The quantitative impact of different leaf temperature determination on computed values of stomatal conductance and internal CO2 concentrations

The LI-COR 6400 portable photosynthesis system is the most widely used and cited instrument for measuring leaf gas exchange in plant physiology. The focus of this paper is to evaluate three ways of computing/measuring leaf temperature: the LI-COR energy budget computation, the LI-COR leaf thermocouple (T/C), and an infra-red (IR) sensor chip (MLX90615) incorporated into the LI-6400 leaf chamber. The IR-sensor was calibrated against known targets, and then used to cross check the other two methods. The results showed that the IR-sensor was superior to the LI-COR thermocouple and agreed closer with the energy budget values of leaf temperature. The magnitudes of the errors were quantified in terms of degrees C difference in leaf temperature measured by T/C (as control) and IR sensor versus percentage difference in stomatal conductance (g(s)) and intercellular CO2 concentration (C-i) computed from leaf temperature.

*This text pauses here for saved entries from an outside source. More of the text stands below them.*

==> config.mk <==
export PLATFORM = sky130hd
export DESIGN_NAME = rvecc_scrub_ctrl
export DESIGN_NICKNAME = d
export VERILOG_FILES = /design/src/rtl/rvecc_scrub_ctrl.sv
export SDC_FILE = /design/constraint.sdc
export NUM_CORES = 1
export LEC_CHECK = 0
export CAP_MARGIN = 30
export CELL_PAD_IN_SITES_DETAIL_PLACEMENT = 0
export CELL_PAD_IN_SITES_GLOBAL_PLACEMENT = 1
export CORE_MARGIN = 2
export CORE_UTILIZATION = 41
export DETAILED_ROUTE_END_ITERATION = 16
export PLACE_DENSITY = 0.9
export RECOVER_POWER = 25
export SLEW_MARGIN = 0
export SYNTH_ARGS = -nofsm -noshare
export SYNTH_HDL_FRONTEND = slang
export SYNTH_SLANG_ARGS = --single-unit
==> constraint.sdc <==
create_clock -name clk -period 5.3 [get_ports clk]
set_input_delay 0.795 -clock clk [delete_from_list [all_inputs] [get_ports clk]]
set_output_delay 0.795 -clock clk [all_outputs]
set_load 0.01 [all_outputs]
--- src/rtl/ps2_ctrl_decoder.sv ---
// PS/2 keyboard receiver and make/break decoder driving held player-control levels.
// Define PS2_WASD_EN to add W/A/S/D as a second, independently held direction source.
module ps2_ctrl_decoder #(
    parameter int FILTER_LEN     = 4,
    parameter int TIMEOUT_CYCLES = 100000
) (
    input  logic       clk,
    input  logic       reset,
    input  logic       ps2_clk,
    input  logic       ps2_data,
    output logic       ctrl_up,
    output logic       ctrl_down,
    output logic       ctrl_left,
    output logic       ctrl_right,
    output logic       ctrl_fire,
    output logic       ctrl_slow,
    output logic [7:0] scan_code,
    output logic       key_valid,
    output logic       frame_err
);

    localparam int FW = $clog2(FILTER_LEN + 1);
    localparam int TW = $clog2(TIMEOUT_CYCLES + 1);
    localparam logic [FW-1:0] FILT_MAX = FW'(FILTER_LEN - 1);
    localparam logic [TW-1:0] TO_MAX   = TW'(TIMEOUT_CYCLES - 1);

    localparam int DIR_UP = 0;
    localparam int DIR_DN = 1;
    localparam int DIR_LT = 2;
    localparam int DIR_RT = 3;

    typedef enum logic [1:0] {IDLE, DATA, PARITY, STOP} state_t;

    // Line conditioning: index 0 = ps2_clk, index 1 = ps2_data.
    logic [1:0]          sync1_q, sync2_q;
    logic [1:0]          filt_q, filt_d;
    logic [1:0][FW-1:0]  fcnt_q, fcnt_d;
    logic                fclk_prev_q;
    logic                bit_evt, bit_dat;

    state_t              state_q, state_d;
    logic [2:0]          bitcnt_q, bitcnt_d;
    logic [7:0]          shift_q, shift_d;
    logic                par_ok_q, par_ok_d;
    logic [TW-1:0]       to_cnt_q, to_cnt_d;
    logic                byte_rdy_q, byte_rdy_d;
    logic                bad_q, bad_d;
    logic                ferr_q, ferr_d;

    logic                ext_q, ext_d;
    logic                brk_q, brk_d;
    logic [7:0]          scan_q, scan_d;
    logic                kv_q, kv_d;
    logic [3:0]          arrow_q, arrow_d;
    logic                fire_q, fire_d;
    logic                slow_q, slow_d;
    logic [3:0]          wasd_held;
    logic                make;

    always_ff @(posedge clk or posedge reset) begin
        if (reset) begin
            sync1_q     <= 2'b11;
            sync2_q     <= 2'b11;
            filt_q      <= 2'b11;
            fcnt_q      <= '0;
            fclk_prev_q <= 1'b1;
        end else begin
            sync1_q     <= {ps2_data, ps2_clk};
            sync2_q     <= sync1_q;
            filt_q      <= filt_d;
            fcnt_q      <= fcnt_d;
            fclk_prev_q <= filt_q[0];
        end
    end

    // A filtered level flips only after FILTER_LEN consecutive disagreeing samples.
    always_comb begin
        filt_d = filt_q;
        fcnt_d = '0;
        for (int i = 0; i < 2; i++) begin
            if (sync2_q[i] != filt_q[i]) begin
                if (fcnt_q[i] == FILT_MAX) filt_d[i] = sync2_q[i];
                else                       fcnt_d[i] = fcnt_q[i] + 1'b1;
            end
        end
    end

    assign bit_evt = fclk_prev_q & ~filt_q[0];
    assign bit_dat = filt_q[1];

    always_ff @(posedge clk or posedge reset) begin
        if (reset) begin
            state_q    <= IDLE;
            bitcnt_q   <= '0;
            shift_q    <= '0;
            par_ok_q   <= 1'b0;
            to_cnt_q   <= '0;
            byte_rdy_q <= 1'b0;
            bad_q      <= 1'b0;
            ferr_q     <= 1'b0;
        end else begin
            state_q    <= state_d;
            bitcnt_q   <= bitcnt_d;
            shift_q    <= shift_d;
            par_ok_q   <= par_ok_d;
            to_cnt_q   <= to_cnt_d;
            byte_rdy_q <= byte_rdy_d;
            bad_q      <= bad_d;
            ferr_q     <= ferr_d;
        end
    end

    always_comb begin
        state_d    = state_q;
        bitcnt_d   = bitcnt_q;
        shift_d    = shift_q;
        par_ok_d   = par_ok_q;
        byte_rdy_d = 1'b0;
        bad_d      = 1'b0;
        ferr_d     = 1'b0;
        to_cnt_d   = to_cnt_q + 1'b1;
        if (state_q == IDLE || bit_evt) to_cnt_d = '0;

        case (state_q)
            IDLE: begin
                if (bit_evt && !bit_dat) begin
                    state_d  = DATA;
                    bitcnt_d = '0;
                end
            end
            DATA: begin
                if (bit_evt) begin
                    shift_d  = {bit_dat, shift_q[7:1]};
                    bitcnt_d = bitcnt_q + 1'b1;
                    if (bitcnt_q == 3'd7) state_d = PARITY;
                end
            end
            PARITY: begin
                if (bit_evt) begin
                    par_ok_d = ^{shift_q, bit_dat};
                    state_d  = STOP;
                end
            end
            STOP: begin
                if (bit_evt) begin
                    state_d = IDLE;
                    if (bit_dat && par_ok_q) begin
                        byte_rdy_d = 1'b1;
                    end else begin
                        ferr_d = 1'b1;
                        bad_d  = 1'b1;
                    end
                end
            end
            default: state_d = IDLE;
        endcase

        // A stalled keyboard must not wedge the receiver mid-frame.
        if (state_q != IDLE && !bit_evt && to_cnt_q == TO_MAX) begin
            state_d  = IDLE;
            ferr_d   = 1'b1;
            to_cnt_d = '0;
        end
    end

    always_ff @(posedge clk or posedge reset) begin
        if (reset) begin
            ext_q   <= 1'b0;
            brk_q   <= 1'b0;
            scan_q  <= '0;
            kv_q    <= 1'b0;
            arrow_q <= '0;
            fire_q  <= 1'b0;
            slow_q  <= 1'b0;
        end else begin
            ext_q   <= ext_d;
            brk_q   <= brk_d;
            scan_q  <= scan_d;
            kv_q    <= kv_d;
            arrow_q <= arrow_d;
            fire_q  <= fire_d;
            slow_q  <= slow_d;
        end
    end

`ifdef PS2_WASD_EN
    logic [3:0] wasd_q, wasd_d;

    always_ff @(posedge clk or posedge reset) begin
        if (reset) wasd_q <= '0;
        else       wasd_q <= wasd_d;
    end

    assign wasd_held = wasd_q;
`else
    assign wasd_held = '0;
`endif

    assign make = ~brk_q;

    always_comb begin
        ext_d   = ext_q;
        brk_d   = brk_q;
        scan_d  = scan_q;
        kv_d    = 1'b0;
        arrow_d = arrow_q;
        fire_d  = fire_q;
        slow_d  = slow_q;
`ifdef PS2_WASD_EN
        wasd_d  = wasd_q;
`endif
        // A corrupted frame may have been the key that a pending prefix belonged to.
        if (bad_q) begin
            ext_d = 1'b0;
            brk_d = 1'b0;
        end
        if (byte_rdy_q) begin
            kv_d   = 1'b1;
            scan_d = shift_q;
            case (shift_q)
                8'hE0: ext_d = 1'b1;
                8'hF0: brk_d = 1'b1;
                8'hE1: begin
                    ext_d = 1'b0;
                    brk_d = 1'b0;
                end
                default: begin
                    if (ext_q) begin
                        case (shift_q)
                            8'h75:   arrow_d[DIR_UP] = make;
                            8'h72:   arrow_d[DIR_DN] = make;
                            8'h6B:   arrow_d[DIR_LT] = make;
                            8'h74:   arrow_d[DIR_RT] = make;
                            default: ;
                        endcase
                    end else begin
                        case (shift_q)
                            8'h1A:   fire_d = make;
                            8'h12:   slow_d = make;
`ifdef PS2_WASD_EN
                            8'h1D:   wasd_d[DIR_UP] = make;
                            8'h1B:   wasd_d[DIR_DN] = make;
                            8'h1C:   wasd_d[DIR_LT] = make;
                            8'h23:   wasd_d[DIR_RT] = make;
`endif
                            default: ;
                        endcase
                    end
                    ext_d = 1'b0;
                    brk_d = 1'b0;
                end
            endcase
        end
    end

    assign ctrl_up    = arrow_q[DIR_UP] | wasd_held[DIR_UP];
    assign ctrl_down  = arrow_q[DIR_DN] | wasd_held[DIR_DN];
    assign ctrl_left  = arrow_q[DIR_LT] | wasd_held[DIR_LT];
    assign ctrl_right = arrow_q[DIR_RT] | wasd_held[DIR_RT];
    assign ctrl_fire  = fire_q;
    assign ctrl_slow  = slow_q;
    assign scan_code  = scan_q;
    assign key_valid  = kv_q;
    assign frame_err  = ferr_q;

endmodule
### config.mk
export PLATFORM = sky130hd
export DESIGN_NAME = trap_ctrl
export DESIGN_NICKNAME = d
export VERILOG_FILES = /design/src/rtl/trap_pkg.sv /design/src/rtl/sync_2ff.sv /design/src/rtl/trap_ctrl.sv
export SDC_FILE = /design/constraint.sdc
export NUM_CORES = 1
export LEC_CHECK = 0
export CORE_ASPECT_RATIO = 1.75
export CORE_MARGIN = 5
export CORE_UTILIZATION = 50
export CTS_BUF_LIST = sky130_fd_sc_hd__clkbuf_8
export DETAILED_ROUTE_END_ITERATION = 8
export GPL_TIMING_DRIVEN = 0
export PLACE_DENSITY_LB_ADDON = 0.1
export SYNTH_ARGS = -nofsm -noshare
export SYNTH_HDL_FRONTEND = slang
export SYNTH_HIERARCHICAL = 1
export SYNTH_SLANG_ARGS = --single-unit
### constraint.sdc
create_clock -name clk -period 6.8 [get_ports clk]
set_input_delay 1.7 -clock clk [delete_from_list [all_inputs] [get_ports clk]]
set_output_delay 1.7 -clock clk [all_outputs]
set_load 0.02 [all_outputs]
### src/rtl/trap_pkg.sv
// trap_pkg: shared CSR addresses, mstatus bit positions,
// trap FSM state enum and the interrupt cause helper.
package trap_pkg;

  localparam logic [11:0] CSR_MSTATUS = 12'h300;
  localparam logic [11:0] CSR_MIE     = 12'h304;
  localparam logic [11:0] CSR_MTVEC   = 12'h305;
  localparam logic [11:0] CSR_MEPC    = 12'h341;
  localparam logic [11:0] CSR_MCAUSE  = 12'h342;
  localparam logic [11:0] CSR_MIP     = 12'h344;

  localparam int MSTATUS_MIE  = 3;
  localparam int MSTATUS_MPIE = 7;

  // external line i lives at mie/mip bit IRQ_BASE+i
  localparam int IRQ_BASE = 16;

  typedef enum logic [1:0] {
    ST_IDLE,
    ST_TRAP,
    ST_MRET,
    ST_FLUSH
  } trap_state_e;

  function automatic logic [4:0] irq_code(input logic [3:0] k);
    return 5'(IRQ_BASE) + {1'b0, k};
  endfunction

  function automatic logic [31:0] irq_cause(input logic [3:0] k);
    return {1'b1, 26'b0, irq_code(k)};
  endfunction

endpackage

The temperature difference (IR versus other methods) in the range of -1.89 to 1.58 degrees C resulted in relative errors in g(s) from 14.7% to -18.0% and C-i from 16.5% to -7.8% of the values reported by the standard LI-6400 calculations depending on species and temperature. Reasons are given for trusting the IR-sensor over the other methods and it is suggested that the next generation LI-COR photosynthesis system include an IR-sensor.